The Maria Hospital (Finnish: Marian sairaala, Swedish: Maria sjukhus) was founded in Helsinki, Finland in the 19th century as a Russian military hospital. Since independence of Finland, the hospital has functioned as a hospital both of the City of Helsinki and of the hospital district of Helsinki and Uusimaa. Hospital functionalities in the Maria Hospital were discontinued in 2014. The Maria hospital has had long and close connections to the history of Finnish independence. The hospital was named after the wife of Emperor Alexander III of Russia, Maria Feodorovna. The hospital has included units for orthopedics and traumatology, urology, general and gastric surgery and a policlinic. The hospital performed surgery and even in the early 2000s performed artificial joint surgery, back surgery, trauma surgery and complicated gastric and general surgery and urology.

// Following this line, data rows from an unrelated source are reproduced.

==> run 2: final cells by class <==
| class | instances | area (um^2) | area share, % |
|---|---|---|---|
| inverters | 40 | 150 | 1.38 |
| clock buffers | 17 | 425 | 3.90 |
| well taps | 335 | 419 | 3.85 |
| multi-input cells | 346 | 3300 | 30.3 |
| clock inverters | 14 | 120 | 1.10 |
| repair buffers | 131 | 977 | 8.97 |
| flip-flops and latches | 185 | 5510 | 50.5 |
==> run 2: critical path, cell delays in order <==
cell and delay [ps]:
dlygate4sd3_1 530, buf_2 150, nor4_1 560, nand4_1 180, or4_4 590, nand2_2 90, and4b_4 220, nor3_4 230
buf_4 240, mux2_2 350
==> config.mk <==
export PLATFORM = sky130hd
export DESIGN_NAME = st_axi_ctrl
export DESIGN_NICKNAME = d
export VERILOG_FILES = /design/src/rtl/st_axi_ctrl.sv
export SDC_FILE = /design/constraint.sdc
export NUM_CORES = 1
export LEC_CHECK = 0
export CORE_ASPECT_RATIO = 1.25
export CORE_MARGIN = 2
export CORE_UTILIZATION = 40
export DETAILED_ROUTE_END_ITERATION = 7
export PLACE_DENSITY = 0.68
export REMOVE_ABC_BUFFERS = 1
export SETUP_SLACK_MARGIN = 0.1
export SLEW_MARGIN = 10
export SYNTH_ARGS = -nofsm -noshare
export SYNTH_HDL_FRONTEND = slang
export SYNTH_SLANG_ARGS = --single-unit
==> constraint.sdc <==
create_clock -name clk -period 7.9 [get_ports clk]
set_input_delay 0.79 -clock clk [delete_from_list [all_inputs] [get_ports clk]]
set_output_delay 0.79 -clock clk [all_outputs]
set_load 0.02 [all_outputs]
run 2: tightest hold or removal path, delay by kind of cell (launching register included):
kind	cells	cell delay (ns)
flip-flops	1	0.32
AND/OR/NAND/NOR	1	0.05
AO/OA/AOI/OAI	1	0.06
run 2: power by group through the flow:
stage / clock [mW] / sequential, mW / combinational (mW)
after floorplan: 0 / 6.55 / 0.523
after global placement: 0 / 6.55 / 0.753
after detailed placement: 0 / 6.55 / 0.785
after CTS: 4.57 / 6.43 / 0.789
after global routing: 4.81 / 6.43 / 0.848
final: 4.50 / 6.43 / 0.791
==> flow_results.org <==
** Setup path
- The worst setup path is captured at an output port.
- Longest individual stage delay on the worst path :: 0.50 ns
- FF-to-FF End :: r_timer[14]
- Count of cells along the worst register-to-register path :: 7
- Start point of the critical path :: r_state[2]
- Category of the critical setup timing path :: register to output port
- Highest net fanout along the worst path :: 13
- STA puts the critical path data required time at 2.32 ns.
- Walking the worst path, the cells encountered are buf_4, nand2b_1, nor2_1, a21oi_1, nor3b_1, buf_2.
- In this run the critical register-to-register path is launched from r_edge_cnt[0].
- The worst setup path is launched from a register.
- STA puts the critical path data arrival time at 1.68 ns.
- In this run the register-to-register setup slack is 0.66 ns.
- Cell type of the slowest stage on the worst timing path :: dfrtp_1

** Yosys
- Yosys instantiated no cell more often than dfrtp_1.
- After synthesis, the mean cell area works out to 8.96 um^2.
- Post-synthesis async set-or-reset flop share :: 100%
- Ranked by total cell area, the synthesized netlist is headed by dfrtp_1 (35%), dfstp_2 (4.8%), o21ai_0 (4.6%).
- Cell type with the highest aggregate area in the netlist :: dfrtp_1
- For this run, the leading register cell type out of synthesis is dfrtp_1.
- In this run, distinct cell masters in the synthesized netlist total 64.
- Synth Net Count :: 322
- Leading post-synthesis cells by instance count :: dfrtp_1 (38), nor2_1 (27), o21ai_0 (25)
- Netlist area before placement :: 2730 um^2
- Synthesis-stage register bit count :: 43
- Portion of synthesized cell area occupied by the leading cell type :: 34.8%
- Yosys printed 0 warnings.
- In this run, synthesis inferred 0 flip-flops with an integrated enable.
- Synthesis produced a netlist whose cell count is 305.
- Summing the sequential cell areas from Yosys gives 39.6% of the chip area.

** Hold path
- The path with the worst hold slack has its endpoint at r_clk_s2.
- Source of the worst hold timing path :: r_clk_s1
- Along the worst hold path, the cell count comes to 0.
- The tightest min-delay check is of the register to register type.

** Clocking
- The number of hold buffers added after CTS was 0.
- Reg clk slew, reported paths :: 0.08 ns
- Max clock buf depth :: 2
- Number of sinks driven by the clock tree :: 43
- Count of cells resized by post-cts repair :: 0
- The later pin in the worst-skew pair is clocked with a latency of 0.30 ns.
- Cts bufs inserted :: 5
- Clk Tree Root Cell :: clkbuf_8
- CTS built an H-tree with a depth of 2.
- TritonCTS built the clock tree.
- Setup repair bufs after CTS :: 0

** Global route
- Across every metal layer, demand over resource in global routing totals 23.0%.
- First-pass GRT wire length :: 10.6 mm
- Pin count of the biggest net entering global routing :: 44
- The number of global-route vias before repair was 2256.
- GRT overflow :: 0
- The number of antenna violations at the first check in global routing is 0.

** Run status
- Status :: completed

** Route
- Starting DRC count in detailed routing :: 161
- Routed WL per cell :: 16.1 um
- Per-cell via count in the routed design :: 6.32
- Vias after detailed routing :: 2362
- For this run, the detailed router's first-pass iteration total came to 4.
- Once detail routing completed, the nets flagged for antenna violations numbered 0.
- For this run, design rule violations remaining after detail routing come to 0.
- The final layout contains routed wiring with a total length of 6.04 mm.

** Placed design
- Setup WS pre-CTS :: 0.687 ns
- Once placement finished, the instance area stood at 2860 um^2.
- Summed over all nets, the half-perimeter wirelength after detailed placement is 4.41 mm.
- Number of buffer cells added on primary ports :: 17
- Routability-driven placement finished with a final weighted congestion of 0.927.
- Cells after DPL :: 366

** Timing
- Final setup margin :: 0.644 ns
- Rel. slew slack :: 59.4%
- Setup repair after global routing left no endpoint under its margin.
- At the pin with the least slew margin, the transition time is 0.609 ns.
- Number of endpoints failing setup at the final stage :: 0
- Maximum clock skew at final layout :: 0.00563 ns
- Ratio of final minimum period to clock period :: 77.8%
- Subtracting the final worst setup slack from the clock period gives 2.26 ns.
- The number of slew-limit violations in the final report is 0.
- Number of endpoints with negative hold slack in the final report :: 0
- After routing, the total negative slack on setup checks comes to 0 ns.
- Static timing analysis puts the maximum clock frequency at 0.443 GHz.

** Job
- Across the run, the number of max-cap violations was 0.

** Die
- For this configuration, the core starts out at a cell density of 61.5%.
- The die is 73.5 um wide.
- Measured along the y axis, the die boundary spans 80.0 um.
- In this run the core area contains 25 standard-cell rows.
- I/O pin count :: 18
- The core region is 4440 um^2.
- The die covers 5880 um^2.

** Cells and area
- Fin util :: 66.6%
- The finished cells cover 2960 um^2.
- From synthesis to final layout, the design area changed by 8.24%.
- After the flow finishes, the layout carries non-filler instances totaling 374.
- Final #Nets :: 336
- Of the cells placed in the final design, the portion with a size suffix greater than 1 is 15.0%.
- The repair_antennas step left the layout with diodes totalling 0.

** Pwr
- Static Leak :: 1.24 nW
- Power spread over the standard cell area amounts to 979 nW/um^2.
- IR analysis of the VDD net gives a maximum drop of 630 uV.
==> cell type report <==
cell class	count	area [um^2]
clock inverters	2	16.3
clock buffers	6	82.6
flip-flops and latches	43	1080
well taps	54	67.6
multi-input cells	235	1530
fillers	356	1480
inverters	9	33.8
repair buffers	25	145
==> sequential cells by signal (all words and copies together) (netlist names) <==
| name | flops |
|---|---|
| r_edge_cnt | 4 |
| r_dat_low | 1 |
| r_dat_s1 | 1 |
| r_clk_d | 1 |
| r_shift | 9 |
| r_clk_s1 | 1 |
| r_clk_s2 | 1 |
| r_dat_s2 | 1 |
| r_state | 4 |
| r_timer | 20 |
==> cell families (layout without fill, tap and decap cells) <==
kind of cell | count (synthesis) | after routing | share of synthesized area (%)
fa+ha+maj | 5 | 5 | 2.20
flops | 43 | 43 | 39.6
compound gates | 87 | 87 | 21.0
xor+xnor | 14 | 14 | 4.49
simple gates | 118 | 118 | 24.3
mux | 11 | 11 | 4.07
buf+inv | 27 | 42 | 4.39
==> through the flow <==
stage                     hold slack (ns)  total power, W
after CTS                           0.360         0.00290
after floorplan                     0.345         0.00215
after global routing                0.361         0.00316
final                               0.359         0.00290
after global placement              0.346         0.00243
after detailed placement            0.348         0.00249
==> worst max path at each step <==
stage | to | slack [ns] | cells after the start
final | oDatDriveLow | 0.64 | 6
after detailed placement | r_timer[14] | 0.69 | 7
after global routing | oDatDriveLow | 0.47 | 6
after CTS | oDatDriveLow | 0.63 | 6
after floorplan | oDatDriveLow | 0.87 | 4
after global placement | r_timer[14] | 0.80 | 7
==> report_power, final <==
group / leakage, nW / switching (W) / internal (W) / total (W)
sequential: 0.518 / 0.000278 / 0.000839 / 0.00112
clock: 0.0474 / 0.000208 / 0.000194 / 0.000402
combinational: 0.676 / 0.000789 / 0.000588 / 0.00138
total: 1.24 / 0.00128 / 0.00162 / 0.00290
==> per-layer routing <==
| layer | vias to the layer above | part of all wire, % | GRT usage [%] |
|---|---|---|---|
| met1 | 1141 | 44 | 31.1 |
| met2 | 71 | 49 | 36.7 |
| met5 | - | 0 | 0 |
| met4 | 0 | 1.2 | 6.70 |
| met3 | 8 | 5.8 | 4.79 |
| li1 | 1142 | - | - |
File: config.mk
export PLATFORM = sky130hd
export DESIGN_NAME = pwm_multichannel
export DESIGN_NICKNAME = d
export VERILOG_FILES = /design/src/rtl/pwm_multichannel.sv
export SDC_FILE = /design/constraint.sdc
export NUM_CORES = 1
export LEC_CHECK = 0
export ABC_AREA = 1
export BUFFER_PORTS_ARGS = -buffer_cell sky130_fd_sc_hd__buf_2
export CORE_MARGIN = 2
export CORE_UTILIZATION = 55
export DETAILED_ROUTE_END_ITERATION = 12
export PLACE_DENSITY = 0.82
export SYNTH_ARGS = -nofsm -noshare
export SYNTH_HDL_FRONTEND = slang
export SYNTH_SLANG_ARGS = --single-unit
File: constraint.sdc
create_clock -name clk -period 2.24 [get_ports clk]
set_input_delay 0.448 -clock clk [delete_from_list [all_inputs] [get_ports clk]]
set_output_delay 0.448 -clock clk [all_outputs]
set_load 0.1 [all_outputs]
`src/rtl/safecrack_pkg.sv`:
```
// Shared types and constants for the safe-lock key front end.
// One-hot FSM encoding, key bus width and default timing parameters.
package safecrack_pkg;

   localparam int KEY_W               = 4;
   localparam int DEF_DEBOUNCE_CYCLES = 250000;
   localparam int DEF_LONG_CYCLES     = 100000000;

   typedef enum logic [3:0] {
      ST_IDLE         = 4'b0001,
      ST_PRESS_WAIT   = 4'b0010,
      ST_HELD         = 4'b0100,
      ST_RELEASE_WAIT = 4'b1000
   } key_state_t;

endpackage

```
`src/rtl/safecrack_sync2.sv`:
```
// Two-flop synchroniser, WIDTH bits, asynchronous reset to 0.
// Latency 2 cycles; no flow control.
module safecrack_sync2 #(
   parameter int WIDTH = 4
) (
   input  logic             clk,
   input  logic             rst,
   input  logic [WIDTH-1:0] d_i,
   output logic [WIDTH-1:0] q_o
);

   logic [WIDTH-1:0] meta_q;
   logic [WIDTH-1:0] sync_q;

   always_ff @(posedge clk or posedge rst) begin
      if (rst) begin
         meta_q <= '0;
         sync_q <= '0;
      end else begin
         meta_q <= d_i;
         sync_q <= meta_q;
      end
   end

   assign q_o = sync_q;

endmodule

```
`src/rtl/safecrack_key_frontend.sv`:
```
// Debounces active-low keys and emits one single-cycle btn code per press episode, plus long-press pulse.
// btn valid DEBOUNCE_CYCLES+3 cycles after a stable key change; no backpressure, outputs registered.
module safecrack_key_frontend
   import safecrack_pkg::*;
#(
   parameter int DEBOUNCE_CYCLES = DEF_DEBOUNCE_CYCLES,
   parameter int LONG_CYCLES     = DEF_LONG_CYCLES
) (
   input  logic             clk,
   input  logic             rst,
   input  logic [KEY_W-1:0] key_n,
   output logic [KEY_W-1:0] btn,
   output logic             long_press,
   output logic             busy
);

   localparam int                CNT_W    = $clog2(DEBOUNCE_CYCLES + 1);
   localparam int                HCNT_W   = $clog2(LONG_CYCLES + 1);
   localparam logic [CNT_W-1:0]  CNT_MAX  = CNT_W'(DEBOUNCE_CYCLES);
   localparam logic [HCNT_W-1:0] HCNT_MAX = HCNT_W'(LONG_CYCLES);

   logic [KEY_W-1:0]  key_raw;
   logic [KEY_W-1:0]  s;

   key_state_t        state_q;
   logic [KEY_W-1:0]  cand_q;
   logic [CNT_W-1:0]  cnt_q;
   logic [HCNT_W-1:0] hcnt_q;
   logic              long_done_q;
   logic [KEY_W-1:0]  btn_q;
   logic              long_q;
   logic              busy_q;

   assign key_raw = ~key_n;

   safecrack_sync2 #(
      .WIDTH (KEY_W)
   ) u_sync (
      .clk (clk),
      .rst (rst),
      .d_i (key_raw),
      .q_o (s)
   );

   // long_done starts set so an episode that was never emitted cannot raise long_press.
   always_ff @(posedge clk or posedge rst) begin
      if (rst) begin
         state_q     <= ST_RELEASE_WAIT;
         cand_q      <= '0;
         cnt_q       <= '0;
         hcnt_q      <= '0;
         long_done_q <= 1'b1;
         btn_q       <= '0;
         long_q      <= 1'b0;
         busy_q      <= 1'b1;
      end else begin
         btn_q  <= '0;
         long_q <= 1'b0;
         case (state_q)
            ST_IDLE: begin
               if (s != '0) begin
                  state_q <= ST_PRESS_WAIT;
                  cand_q  <= s;
                  cnt_q   <= CNT_W'(1);
                  busy_q  <= 1'b1;
               end else begin
                  busy_q  <= 1'b0;
               end
            end
            ST_PRESS_WAIT: begin
               if (s == '0) begin
                  state_q <= ST_IDLE;
                  busy_q  <= 1'b0;
               end else if (s != cand_q) begin
                  cand_q  <= s;
                  cnt_q   <= CNT_W'(1);
               end else if (cnt_q == CNT_MAX) begin
                  btn_q       <= cand_q;
                  hcnt_q      <= HCNT_W'(1);
                  long_done_q <= 1'b0;
                  state_q     <= ST_HELD;
               end else begin
                  cnt_q <= cnt_q + CNT_W'(1);
               end
            end
            ST_HELD: begin
               if (s == '0) begin
                  state_q <= ST_RELEASE_WAIT;
                  cnt_q   <= CNT_W'(1);
               end else if (hcnt_q == HCNT_MAX) begin
                  if (!long_done_q) begin
                     long_q      <= 1'b1;
                     long_done_q <= 1'b1;
                  end
               end else begin
                  hcnt_q <= hcnt_q + HCNT_W'(1);
               end
            end
            ST_RELEASE_WAIT: begin
               if (s != '0) begin
                  state_q <= ST_HELD;
               end else if (cnt_q == CNT_MAX) begin
                  state_q <= ST_IDLE;
                  busy_q  <= 1'b0;
               end else begin
                  cnt_q <= cnt_q + CNT_W'(1);
               end
            end
            default: begin
               state_q <= ST_RELEASE_WAIT;
               busy_q  <= 1'b1;
            end
         endcase
      end
   end

   assign btn        = btn_q;
   assign long_press = long_q;
   assign busy       = busy_q;

endmodule

```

In 2007, the hospital moved from the hospital district of Helsinki and Uusimaa mostly to the City of Helsinki, and only dialysis was performed under the central hospital of the hospital district. In its final phases, the hospital also included bed places.

The main building of the Maria hospital is located in Kamppi at the western end of the Lapinlahdenkatu street. Its lot is bordered by Mechelininkatu to the west and the remains of the Helsinki harbour rail, dismantled in 2009, to the east.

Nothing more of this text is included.